Problem description: Which lines below contain "OpPutFull"? Copy every one of them.

Stored data:
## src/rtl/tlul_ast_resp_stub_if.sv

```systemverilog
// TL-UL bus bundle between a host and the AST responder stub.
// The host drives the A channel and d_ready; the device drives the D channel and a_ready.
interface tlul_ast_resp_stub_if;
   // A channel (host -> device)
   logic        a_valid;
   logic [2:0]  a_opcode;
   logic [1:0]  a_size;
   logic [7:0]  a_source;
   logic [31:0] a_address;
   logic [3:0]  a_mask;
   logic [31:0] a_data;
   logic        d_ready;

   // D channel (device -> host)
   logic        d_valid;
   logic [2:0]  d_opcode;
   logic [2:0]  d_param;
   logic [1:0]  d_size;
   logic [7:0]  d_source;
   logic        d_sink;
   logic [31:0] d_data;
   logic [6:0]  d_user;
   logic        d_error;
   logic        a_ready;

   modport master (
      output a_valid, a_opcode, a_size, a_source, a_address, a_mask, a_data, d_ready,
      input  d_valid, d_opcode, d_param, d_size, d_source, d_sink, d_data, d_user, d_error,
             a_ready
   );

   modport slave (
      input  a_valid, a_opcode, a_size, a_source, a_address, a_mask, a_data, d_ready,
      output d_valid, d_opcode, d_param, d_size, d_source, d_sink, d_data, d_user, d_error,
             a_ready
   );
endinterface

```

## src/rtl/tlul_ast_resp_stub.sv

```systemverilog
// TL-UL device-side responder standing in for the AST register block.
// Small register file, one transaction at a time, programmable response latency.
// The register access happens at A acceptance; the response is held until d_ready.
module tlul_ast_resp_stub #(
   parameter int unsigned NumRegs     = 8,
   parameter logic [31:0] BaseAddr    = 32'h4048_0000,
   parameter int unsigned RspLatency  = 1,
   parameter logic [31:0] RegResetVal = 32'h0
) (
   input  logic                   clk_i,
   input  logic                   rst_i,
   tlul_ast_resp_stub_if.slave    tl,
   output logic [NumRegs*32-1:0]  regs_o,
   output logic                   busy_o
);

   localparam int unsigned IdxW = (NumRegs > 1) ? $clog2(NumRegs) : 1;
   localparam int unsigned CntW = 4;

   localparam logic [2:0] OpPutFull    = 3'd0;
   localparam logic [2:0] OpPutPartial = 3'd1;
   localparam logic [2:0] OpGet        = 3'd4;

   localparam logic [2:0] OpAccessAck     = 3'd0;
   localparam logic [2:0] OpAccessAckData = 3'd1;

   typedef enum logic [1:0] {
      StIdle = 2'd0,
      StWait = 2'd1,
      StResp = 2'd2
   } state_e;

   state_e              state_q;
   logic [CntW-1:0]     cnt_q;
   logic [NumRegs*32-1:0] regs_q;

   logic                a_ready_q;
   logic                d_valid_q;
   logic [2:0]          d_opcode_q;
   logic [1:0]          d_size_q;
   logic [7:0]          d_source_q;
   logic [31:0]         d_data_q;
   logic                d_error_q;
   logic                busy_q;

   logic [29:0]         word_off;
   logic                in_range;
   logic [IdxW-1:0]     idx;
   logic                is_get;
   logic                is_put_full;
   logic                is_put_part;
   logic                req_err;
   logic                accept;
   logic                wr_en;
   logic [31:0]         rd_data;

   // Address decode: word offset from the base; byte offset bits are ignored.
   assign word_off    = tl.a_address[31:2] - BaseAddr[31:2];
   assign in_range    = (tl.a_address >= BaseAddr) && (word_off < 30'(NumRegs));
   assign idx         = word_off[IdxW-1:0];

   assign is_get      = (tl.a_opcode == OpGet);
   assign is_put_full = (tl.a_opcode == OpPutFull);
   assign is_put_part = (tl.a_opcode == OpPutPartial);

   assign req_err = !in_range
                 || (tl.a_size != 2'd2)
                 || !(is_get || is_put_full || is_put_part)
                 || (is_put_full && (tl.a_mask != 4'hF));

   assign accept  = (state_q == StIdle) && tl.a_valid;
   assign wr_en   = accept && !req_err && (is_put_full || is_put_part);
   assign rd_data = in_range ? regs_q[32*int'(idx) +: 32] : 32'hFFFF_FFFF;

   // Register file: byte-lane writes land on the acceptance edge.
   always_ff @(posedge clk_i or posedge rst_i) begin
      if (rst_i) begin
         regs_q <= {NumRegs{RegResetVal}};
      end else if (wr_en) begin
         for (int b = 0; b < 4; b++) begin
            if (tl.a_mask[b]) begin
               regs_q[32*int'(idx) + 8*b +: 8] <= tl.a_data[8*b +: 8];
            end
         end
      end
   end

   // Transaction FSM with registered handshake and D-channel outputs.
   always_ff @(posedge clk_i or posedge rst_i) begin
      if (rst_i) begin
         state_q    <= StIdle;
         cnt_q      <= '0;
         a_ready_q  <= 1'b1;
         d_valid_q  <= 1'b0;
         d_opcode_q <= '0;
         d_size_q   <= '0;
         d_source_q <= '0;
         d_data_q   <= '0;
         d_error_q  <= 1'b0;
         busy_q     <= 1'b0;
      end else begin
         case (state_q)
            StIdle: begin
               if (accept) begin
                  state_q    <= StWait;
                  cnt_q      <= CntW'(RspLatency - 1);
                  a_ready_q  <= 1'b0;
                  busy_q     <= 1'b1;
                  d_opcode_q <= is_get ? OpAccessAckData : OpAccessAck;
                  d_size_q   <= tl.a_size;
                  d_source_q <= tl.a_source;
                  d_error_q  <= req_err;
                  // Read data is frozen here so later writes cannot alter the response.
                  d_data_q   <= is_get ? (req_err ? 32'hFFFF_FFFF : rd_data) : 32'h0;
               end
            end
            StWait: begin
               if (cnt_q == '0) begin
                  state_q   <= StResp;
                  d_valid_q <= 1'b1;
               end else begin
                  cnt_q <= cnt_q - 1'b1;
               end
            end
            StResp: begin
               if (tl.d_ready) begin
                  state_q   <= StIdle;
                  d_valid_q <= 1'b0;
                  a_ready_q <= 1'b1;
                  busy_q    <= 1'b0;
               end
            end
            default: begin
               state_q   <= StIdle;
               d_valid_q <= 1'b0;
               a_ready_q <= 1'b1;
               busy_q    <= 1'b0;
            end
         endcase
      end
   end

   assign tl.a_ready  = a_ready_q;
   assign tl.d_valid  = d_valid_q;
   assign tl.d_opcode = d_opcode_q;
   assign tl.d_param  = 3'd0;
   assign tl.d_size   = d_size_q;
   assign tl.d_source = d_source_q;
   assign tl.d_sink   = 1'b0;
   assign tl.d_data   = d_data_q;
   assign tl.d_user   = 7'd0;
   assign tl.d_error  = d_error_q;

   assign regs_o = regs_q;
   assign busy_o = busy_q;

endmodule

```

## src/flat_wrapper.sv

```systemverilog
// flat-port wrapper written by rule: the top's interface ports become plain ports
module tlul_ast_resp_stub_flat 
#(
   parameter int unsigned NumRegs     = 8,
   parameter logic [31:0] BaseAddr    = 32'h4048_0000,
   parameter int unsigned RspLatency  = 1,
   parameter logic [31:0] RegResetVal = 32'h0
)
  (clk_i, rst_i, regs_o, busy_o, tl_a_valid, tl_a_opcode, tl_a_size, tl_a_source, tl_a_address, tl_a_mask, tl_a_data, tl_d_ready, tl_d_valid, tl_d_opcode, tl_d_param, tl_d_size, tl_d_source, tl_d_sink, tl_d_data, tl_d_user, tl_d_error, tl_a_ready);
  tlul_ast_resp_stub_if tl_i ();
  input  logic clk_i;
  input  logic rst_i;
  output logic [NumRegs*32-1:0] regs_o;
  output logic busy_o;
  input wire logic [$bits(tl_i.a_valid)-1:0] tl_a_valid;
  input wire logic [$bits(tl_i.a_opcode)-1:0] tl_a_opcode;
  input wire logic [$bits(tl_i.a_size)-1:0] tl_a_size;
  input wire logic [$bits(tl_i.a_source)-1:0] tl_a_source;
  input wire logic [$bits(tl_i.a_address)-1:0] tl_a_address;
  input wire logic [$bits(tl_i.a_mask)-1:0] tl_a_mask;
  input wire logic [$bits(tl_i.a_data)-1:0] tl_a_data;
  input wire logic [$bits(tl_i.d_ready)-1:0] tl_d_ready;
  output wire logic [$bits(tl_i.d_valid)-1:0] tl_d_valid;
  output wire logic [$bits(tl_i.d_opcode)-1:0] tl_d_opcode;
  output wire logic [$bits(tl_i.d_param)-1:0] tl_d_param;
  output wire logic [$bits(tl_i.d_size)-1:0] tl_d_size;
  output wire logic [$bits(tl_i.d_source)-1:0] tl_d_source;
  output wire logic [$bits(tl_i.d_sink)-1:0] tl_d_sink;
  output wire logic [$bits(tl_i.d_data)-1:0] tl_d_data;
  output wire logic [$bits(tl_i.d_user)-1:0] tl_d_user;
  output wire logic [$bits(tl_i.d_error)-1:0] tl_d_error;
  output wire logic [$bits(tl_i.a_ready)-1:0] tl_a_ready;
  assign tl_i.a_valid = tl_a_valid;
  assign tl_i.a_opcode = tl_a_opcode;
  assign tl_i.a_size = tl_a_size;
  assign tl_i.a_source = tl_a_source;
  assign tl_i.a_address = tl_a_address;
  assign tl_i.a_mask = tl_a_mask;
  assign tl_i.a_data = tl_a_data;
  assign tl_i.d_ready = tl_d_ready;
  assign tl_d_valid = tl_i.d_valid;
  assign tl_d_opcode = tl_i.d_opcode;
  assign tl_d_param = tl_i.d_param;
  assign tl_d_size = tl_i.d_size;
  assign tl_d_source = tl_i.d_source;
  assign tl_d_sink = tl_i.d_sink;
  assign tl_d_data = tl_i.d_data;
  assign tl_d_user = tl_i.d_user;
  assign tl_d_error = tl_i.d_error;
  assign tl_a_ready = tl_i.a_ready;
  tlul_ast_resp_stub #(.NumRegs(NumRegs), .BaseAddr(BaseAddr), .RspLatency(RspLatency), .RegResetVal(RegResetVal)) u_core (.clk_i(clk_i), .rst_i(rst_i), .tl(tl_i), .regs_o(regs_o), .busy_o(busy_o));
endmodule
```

Result:
   localparam logic [2:0] OpPutFull    = 3'd0;
   assign is_put_full = (tl.a_opcode == OpPutFull);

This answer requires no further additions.